Geral 14/11/2007 - 18:21:39
Conciliação homologa acordo para desocupação da Fazenda Humaitá


 Acordo foi firmado durante audiência que durou mais de duas horas Acordo foi firmado durante audiência que durou mais de duas horas

     Uma audiência de conciliação realizada na tarde desta quarta-feira (14), na sala do Conselho Estadual da Magistratura do Tribunal de Justiça do Estado de Alagoas (TJ/AL), determinou que a Fazenda Humaitá, em Coqueiro Seco, seja desocupada pelos integrantes do Movimento Libertação dos Sem Terra (MLST) enquanto o Incra realiza uma vistoria completa na propriedade.

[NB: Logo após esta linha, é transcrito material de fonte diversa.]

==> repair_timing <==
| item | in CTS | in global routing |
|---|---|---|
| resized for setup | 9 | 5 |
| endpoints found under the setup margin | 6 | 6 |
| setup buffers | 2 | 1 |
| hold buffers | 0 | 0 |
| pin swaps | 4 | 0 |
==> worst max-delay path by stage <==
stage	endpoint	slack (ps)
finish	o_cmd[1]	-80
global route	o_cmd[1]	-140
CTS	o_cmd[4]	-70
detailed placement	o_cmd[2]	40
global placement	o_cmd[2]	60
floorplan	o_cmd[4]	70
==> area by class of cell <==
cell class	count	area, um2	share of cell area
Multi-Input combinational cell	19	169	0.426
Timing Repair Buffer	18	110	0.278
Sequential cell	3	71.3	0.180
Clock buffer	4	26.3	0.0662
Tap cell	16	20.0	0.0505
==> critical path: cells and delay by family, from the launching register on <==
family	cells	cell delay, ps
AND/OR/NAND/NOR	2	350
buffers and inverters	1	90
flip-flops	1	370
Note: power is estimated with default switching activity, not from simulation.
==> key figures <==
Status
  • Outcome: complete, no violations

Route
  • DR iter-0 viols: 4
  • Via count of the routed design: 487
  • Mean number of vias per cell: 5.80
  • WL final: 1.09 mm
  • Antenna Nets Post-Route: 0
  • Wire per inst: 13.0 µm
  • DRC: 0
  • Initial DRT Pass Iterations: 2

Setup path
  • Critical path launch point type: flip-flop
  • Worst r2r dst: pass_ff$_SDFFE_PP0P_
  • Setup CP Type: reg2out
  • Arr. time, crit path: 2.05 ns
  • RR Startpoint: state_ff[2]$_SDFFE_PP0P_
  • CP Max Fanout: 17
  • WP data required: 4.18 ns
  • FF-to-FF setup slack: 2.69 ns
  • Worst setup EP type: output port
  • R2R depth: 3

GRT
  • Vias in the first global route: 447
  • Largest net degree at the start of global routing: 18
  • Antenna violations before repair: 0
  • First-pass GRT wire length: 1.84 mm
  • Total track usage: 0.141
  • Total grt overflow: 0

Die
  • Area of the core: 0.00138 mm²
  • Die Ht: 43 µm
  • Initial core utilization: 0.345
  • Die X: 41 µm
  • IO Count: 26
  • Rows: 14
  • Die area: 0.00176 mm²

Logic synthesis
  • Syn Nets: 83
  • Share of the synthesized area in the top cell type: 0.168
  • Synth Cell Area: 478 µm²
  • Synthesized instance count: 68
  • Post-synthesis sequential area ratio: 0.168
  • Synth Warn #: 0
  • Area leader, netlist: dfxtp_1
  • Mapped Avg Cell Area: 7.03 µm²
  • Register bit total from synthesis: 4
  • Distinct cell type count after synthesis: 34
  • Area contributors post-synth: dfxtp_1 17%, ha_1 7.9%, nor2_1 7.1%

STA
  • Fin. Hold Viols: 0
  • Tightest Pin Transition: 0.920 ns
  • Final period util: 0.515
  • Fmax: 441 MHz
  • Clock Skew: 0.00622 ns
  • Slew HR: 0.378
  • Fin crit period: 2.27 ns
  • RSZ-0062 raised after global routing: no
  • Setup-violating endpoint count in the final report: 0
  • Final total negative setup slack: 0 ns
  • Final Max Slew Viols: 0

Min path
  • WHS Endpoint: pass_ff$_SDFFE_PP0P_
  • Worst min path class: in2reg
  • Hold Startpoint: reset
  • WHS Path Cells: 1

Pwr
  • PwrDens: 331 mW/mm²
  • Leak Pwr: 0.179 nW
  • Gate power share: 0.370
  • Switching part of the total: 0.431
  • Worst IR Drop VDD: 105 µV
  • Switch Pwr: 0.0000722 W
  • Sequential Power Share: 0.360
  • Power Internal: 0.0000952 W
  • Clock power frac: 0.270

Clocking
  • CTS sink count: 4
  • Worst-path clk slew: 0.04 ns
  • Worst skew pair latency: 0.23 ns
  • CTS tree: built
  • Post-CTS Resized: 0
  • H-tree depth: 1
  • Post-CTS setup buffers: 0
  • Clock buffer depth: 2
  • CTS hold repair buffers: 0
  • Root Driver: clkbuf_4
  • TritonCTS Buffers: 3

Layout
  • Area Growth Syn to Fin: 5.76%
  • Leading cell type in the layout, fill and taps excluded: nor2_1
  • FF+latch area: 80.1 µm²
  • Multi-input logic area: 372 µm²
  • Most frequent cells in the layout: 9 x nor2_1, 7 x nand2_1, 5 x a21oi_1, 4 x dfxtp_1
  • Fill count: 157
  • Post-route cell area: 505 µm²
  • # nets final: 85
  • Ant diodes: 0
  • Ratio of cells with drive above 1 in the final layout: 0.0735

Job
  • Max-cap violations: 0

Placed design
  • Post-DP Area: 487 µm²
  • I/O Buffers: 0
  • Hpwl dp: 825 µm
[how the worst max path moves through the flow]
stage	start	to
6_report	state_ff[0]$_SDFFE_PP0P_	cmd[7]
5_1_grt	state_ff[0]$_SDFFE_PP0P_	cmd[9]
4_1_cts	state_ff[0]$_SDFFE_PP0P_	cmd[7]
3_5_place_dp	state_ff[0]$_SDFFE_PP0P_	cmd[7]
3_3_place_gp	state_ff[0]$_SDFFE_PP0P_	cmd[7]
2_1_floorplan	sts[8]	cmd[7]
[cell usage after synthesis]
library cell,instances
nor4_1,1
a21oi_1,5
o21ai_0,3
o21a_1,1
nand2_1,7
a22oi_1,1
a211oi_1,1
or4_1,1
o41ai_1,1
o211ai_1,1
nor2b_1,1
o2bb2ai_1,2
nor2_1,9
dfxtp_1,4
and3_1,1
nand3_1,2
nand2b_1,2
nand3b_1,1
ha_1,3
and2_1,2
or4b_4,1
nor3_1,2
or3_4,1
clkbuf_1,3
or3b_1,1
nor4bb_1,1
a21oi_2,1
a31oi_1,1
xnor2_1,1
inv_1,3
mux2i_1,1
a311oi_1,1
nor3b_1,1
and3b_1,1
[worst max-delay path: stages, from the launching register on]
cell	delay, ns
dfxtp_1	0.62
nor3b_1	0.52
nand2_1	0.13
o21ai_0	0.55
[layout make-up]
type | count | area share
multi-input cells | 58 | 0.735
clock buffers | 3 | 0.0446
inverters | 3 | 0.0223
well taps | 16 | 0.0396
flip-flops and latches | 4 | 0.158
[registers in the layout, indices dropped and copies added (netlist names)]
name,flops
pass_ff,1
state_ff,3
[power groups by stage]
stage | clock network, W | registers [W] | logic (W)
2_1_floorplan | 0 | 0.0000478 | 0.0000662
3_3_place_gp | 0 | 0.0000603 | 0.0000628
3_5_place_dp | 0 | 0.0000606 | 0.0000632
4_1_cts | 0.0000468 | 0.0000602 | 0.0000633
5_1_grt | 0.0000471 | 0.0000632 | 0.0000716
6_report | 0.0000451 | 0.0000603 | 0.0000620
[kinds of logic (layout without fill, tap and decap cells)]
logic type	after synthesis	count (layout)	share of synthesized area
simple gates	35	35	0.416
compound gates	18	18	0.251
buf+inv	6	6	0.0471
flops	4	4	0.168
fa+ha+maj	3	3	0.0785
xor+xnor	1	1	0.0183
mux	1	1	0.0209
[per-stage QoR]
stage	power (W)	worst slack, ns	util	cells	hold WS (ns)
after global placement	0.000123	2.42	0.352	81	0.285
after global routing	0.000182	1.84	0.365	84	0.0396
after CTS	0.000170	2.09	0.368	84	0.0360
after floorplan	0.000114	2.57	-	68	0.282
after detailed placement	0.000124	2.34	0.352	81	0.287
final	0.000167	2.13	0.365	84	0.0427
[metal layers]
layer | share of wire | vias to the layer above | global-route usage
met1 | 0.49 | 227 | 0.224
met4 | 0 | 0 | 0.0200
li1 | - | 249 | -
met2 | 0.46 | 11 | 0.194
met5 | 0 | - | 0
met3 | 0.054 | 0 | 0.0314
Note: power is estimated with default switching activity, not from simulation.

     Durante o encontro, ficou acertado mediante acordo que a desocupação será feita na próxima segunda-feira, 19, às 8 horas. A empresa Cinal fornecerá 120 cestas básicas, rolos de lona, além de cinco ônibus e um caminhão para transportar os integrantes do movimento e seus objetos pessoais. O MLST se comprometeu a não proceder qualquer tipo de alteração na área ocupada até o momento da desocupação. A Polícia Militar de Alagoas garantirá o cumprimento do acordo e a manutenção da ordem no local.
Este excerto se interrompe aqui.